● **Work to be completed**: In the entries that follow, the first line to write out is the one containing "path summary, 6_finish.rpt", and the last is the one containing "min reg2reg | rd_addr_q[9] | rd_addr_q[9] | 2". Reproduce that stretch exactly, with nothing before or after it.
== Information given ==
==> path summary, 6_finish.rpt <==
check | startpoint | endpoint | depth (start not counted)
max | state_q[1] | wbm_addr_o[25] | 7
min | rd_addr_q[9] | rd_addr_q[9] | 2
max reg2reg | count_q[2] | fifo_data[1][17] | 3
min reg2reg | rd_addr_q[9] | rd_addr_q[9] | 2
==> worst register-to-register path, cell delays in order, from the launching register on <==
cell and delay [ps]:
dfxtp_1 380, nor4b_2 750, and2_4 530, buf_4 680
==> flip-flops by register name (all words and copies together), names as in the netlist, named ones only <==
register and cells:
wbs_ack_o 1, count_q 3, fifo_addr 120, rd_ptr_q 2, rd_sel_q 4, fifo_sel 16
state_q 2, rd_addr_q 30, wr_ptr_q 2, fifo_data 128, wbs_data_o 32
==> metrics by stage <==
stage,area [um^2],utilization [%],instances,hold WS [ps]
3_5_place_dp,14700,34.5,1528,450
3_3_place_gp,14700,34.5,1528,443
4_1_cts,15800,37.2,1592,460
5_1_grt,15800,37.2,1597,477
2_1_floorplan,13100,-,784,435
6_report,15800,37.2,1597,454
===
== Information given ==
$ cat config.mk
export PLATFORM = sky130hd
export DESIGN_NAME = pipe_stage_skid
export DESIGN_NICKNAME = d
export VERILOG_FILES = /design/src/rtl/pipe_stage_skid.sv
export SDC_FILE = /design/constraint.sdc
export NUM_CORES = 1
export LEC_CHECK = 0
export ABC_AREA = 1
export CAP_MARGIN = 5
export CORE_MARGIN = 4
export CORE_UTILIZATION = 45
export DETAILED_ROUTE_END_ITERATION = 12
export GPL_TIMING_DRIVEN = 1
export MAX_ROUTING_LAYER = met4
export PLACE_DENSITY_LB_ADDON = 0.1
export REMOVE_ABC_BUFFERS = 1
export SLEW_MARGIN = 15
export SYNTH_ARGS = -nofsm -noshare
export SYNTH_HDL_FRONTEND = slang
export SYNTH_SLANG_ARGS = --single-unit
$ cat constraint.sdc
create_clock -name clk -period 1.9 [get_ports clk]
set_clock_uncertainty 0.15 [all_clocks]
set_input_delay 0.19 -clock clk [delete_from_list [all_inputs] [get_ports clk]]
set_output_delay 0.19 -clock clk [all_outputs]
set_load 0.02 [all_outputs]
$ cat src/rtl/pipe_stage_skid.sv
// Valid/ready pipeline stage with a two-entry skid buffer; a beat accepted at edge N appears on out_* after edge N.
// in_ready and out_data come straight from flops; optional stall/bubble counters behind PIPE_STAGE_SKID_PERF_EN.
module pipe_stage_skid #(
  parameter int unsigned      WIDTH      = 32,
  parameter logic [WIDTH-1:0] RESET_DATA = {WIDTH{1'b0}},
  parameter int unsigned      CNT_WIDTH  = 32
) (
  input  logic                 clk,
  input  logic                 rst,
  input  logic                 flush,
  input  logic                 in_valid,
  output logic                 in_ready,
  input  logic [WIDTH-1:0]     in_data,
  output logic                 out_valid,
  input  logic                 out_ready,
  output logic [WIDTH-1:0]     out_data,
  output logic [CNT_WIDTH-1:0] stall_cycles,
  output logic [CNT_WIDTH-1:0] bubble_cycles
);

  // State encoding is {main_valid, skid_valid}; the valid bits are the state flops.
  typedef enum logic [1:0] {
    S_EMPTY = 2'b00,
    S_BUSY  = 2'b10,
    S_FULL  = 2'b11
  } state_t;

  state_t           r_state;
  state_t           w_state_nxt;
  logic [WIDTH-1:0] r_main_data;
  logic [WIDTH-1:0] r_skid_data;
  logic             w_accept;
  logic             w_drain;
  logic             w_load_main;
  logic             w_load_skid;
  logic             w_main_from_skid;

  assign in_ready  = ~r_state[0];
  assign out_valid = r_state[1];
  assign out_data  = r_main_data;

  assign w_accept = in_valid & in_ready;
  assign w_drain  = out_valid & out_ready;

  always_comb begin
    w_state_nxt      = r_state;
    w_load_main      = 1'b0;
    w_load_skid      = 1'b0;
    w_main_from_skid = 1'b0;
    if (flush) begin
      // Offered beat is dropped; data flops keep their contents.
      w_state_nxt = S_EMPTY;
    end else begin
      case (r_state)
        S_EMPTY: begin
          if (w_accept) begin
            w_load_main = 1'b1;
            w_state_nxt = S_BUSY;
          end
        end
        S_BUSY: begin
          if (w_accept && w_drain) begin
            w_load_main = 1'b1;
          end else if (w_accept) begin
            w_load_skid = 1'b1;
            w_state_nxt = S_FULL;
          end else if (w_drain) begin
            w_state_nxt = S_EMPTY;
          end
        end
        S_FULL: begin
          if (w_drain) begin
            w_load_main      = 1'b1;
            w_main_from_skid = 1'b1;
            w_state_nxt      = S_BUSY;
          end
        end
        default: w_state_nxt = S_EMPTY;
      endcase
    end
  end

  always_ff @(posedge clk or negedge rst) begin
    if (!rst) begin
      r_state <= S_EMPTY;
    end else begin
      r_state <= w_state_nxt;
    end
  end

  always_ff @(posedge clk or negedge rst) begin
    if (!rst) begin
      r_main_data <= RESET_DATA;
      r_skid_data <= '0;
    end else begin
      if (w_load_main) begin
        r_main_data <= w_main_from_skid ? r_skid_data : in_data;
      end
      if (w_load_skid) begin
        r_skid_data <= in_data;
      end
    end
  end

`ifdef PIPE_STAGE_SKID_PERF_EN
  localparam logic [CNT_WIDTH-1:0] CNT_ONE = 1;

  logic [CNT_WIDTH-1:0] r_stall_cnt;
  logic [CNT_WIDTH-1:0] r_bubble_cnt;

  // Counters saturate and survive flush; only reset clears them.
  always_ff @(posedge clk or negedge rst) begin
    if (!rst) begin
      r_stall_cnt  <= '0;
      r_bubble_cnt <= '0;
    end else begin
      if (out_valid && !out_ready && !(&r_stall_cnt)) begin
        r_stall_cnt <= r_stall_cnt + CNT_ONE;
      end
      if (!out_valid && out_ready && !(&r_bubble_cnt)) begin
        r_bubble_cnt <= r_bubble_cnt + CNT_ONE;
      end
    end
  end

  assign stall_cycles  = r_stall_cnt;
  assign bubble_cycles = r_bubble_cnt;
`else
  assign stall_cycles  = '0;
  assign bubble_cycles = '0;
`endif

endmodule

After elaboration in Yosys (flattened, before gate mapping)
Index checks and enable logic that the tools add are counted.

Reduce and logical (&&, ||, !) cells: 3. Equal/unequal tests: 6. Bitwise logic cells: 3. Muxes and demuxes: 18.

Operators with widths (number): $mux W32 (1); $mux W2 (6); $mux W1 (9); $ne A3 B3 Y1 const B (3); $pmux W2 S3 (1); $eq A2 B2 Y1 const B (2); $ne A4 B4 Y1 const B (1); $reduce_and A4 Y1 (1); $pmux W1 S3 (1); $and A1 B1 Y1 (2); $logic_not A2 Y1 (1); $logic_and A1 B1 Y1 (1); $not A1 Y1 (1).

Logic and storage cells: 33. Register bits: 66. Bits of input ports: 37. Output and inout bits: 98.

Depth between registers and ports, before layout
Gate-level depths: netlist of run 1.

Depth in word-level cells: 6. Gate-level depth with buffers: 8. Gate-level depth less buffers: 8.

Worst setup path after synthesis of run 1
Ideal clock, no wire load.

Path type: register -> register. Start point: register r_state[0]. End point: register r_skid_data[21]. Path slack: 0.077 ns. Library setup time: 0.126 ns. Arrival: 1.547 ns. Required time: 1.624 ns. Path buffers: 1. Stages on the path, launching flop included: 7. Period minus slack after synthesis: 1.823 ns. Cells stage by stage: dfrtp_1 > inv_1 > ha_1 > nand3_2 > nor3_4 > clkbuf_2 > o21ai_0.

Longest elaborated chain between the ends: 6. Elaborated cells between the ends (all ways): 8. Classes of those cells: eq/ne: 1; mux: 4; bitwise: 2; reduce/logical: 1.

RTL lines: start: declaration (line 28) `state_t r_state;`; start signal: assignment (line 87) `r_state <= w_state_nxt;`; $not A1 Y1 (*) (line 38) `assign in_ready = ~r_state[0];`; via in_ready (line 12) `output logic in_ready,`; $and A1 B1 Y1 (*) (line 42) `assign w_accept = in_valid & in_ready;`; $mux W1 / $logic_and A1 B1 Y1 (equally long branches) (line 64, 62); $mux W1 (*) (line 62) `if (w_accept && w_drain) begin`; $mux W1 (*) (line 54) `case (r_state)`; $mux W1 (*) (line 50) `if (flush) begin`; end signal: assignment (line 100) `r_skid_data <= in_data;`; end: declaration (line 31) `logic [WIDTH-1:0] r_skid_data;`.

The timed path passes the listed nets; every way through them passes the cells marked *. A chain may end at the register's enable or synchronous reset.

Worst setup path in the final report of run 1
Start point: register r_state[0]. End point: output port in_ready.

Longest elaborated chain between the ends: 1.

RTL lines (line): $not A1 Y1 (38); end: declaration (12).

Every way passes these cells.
===
● **Result of the exercise**:
==> path summary, 6_finish.rpt <==
check | startpoint | endpoint | depth (start not counted)
max | state_q[1] | wbm_addr_o[25] | 7
min | rd_addr_q[9] | rd_addr_q[9] | 2
max reg2reg | count_q[2] | fifo_data[1][17] | 3
min reg2reg | rd_addr_q[9] | rd_addr_q[9] | 2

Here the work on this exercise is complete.